● **THE DATA**
# # # # # # #

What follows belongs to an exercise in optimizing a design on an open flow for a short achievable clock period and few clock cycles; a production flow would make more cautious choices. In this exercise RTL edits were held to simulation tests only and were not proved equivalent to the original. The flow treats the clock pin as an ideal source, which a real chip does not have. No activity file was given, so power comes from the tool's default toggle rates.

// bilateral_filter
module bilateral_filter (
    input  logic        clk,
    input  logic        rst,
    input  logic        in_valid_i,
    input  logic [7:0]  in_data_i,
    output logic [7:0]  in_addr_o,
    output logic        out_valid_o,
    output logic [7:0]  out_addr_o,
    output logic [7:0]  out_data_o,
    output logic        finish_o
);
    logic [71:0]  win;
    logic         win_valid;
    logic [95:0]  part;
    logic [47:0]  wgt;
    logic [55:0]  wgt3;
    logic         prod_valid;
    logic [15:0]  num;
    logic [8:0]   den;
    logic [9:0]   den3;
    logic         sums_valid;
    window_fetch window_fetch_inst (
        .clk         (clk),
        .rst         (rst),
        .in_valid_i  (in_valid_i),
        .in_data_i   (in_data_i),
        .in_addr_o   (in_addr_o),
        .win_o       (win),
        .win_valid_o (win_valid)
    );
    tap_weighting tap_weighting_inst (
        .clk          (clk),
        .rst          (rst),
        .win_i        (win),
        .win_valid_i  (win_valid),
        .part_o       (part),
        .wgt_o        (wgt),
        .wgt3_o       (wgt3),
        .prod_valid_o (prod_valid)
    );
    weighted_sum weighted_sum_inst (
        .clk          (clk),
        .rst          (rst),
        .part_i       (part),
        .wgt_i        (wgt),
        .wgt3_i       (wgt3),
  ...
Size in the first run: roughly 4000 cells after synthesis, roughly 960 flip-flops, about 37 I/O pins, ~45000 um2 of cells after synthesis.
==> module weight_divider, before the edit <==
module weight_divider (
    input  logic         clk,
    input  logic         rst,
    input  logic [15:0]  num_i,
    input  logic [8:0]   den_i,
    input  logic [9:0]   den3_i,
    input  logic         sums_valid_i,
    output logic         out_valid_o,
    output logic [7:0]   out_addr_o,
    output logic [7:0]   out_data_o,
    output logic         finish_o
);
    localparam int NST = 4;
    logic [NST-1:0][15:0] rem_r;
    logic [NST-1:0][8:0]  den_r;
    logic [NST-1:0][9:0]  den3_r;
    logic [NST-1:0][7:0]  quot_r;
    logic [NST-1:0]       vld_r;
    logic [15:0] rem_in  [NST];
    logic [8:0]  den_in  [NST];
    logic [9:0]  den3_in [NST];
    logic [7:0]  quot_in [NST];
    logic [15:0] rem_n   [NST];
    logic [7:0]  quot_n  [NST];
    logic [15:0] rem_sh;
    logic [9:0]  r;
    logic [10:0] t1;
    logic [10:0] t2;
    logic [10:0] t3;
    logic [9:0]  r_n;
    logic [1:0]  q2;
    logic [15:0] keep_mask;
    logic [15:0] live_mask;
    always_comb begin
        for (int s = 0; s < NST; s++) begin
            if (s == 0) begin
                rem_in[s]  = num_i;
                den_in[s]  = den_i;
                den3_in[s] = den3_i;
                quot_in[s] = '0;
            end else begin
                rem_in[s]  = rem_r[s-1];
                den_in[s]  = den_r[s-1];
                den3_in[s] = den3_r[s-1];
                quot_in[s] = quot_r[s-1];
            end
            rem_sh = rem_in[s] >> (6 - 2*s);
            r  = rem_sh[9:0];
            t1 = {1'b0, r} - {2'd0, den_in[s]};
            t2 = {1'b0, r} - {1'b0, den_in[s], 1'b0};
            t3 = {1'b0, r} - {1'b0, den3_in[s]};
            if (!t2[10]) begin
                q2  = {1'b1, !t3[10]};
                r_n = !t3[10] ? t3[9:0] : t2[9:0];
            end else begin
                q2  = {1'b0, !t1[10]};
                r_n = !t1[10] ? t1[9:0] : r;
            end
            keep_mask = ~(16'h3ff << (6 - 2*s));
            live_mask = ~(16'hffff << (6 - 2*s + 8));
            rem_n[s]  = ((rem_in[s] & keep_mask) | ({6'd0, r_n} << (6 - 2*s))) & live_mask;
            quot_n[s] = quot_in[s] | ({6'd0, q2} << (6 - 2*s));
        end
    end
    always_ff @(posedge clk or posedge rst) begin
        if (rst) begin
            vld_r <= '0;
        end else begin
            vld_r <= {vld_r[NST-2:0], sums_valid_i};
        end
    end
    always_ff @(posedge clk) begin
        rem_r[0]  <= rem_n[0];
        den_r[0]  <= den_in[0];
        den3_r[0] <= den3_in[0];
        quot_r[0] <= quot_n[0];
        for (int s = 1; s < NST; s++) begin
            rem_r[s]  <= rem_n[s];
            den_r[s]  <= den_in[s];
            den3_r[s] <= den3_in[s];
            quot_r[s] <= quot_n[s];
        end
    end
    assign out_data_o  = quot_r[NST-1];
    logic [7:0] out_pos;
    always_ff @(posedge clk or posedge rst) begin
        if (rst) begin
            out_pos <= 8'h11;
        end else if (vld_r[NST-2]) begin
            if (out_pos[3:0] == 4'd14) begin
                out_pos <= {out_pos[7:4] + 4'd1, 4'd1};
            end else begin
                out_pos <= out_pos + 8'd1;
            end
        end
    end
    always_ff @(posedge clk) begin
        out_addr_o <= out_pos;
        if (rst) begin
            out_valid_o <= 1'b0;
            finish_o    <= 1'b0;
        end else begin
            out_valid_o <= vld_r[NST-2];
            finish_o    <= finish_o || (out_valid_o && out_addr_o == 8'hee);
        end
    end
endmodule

# # # # # # #

● **INSTRUCTIONS TO FOLLOW**
Which lines above contain the word "output"? Copy each of them.

● **FINISHED EXERCISE**
    output logic [7:0]  in_addr_o,
    output logic        out_valid_o,
    output logic [7:0]  out_addr_o,
    output logic [7:0]  out_data_o,
    output logic        finish_o
    output logic         out_valid_o,
    output logic [7:0]   out_addr_o,
    output logic [7:0]   out_data_o,
    output logic         finish_o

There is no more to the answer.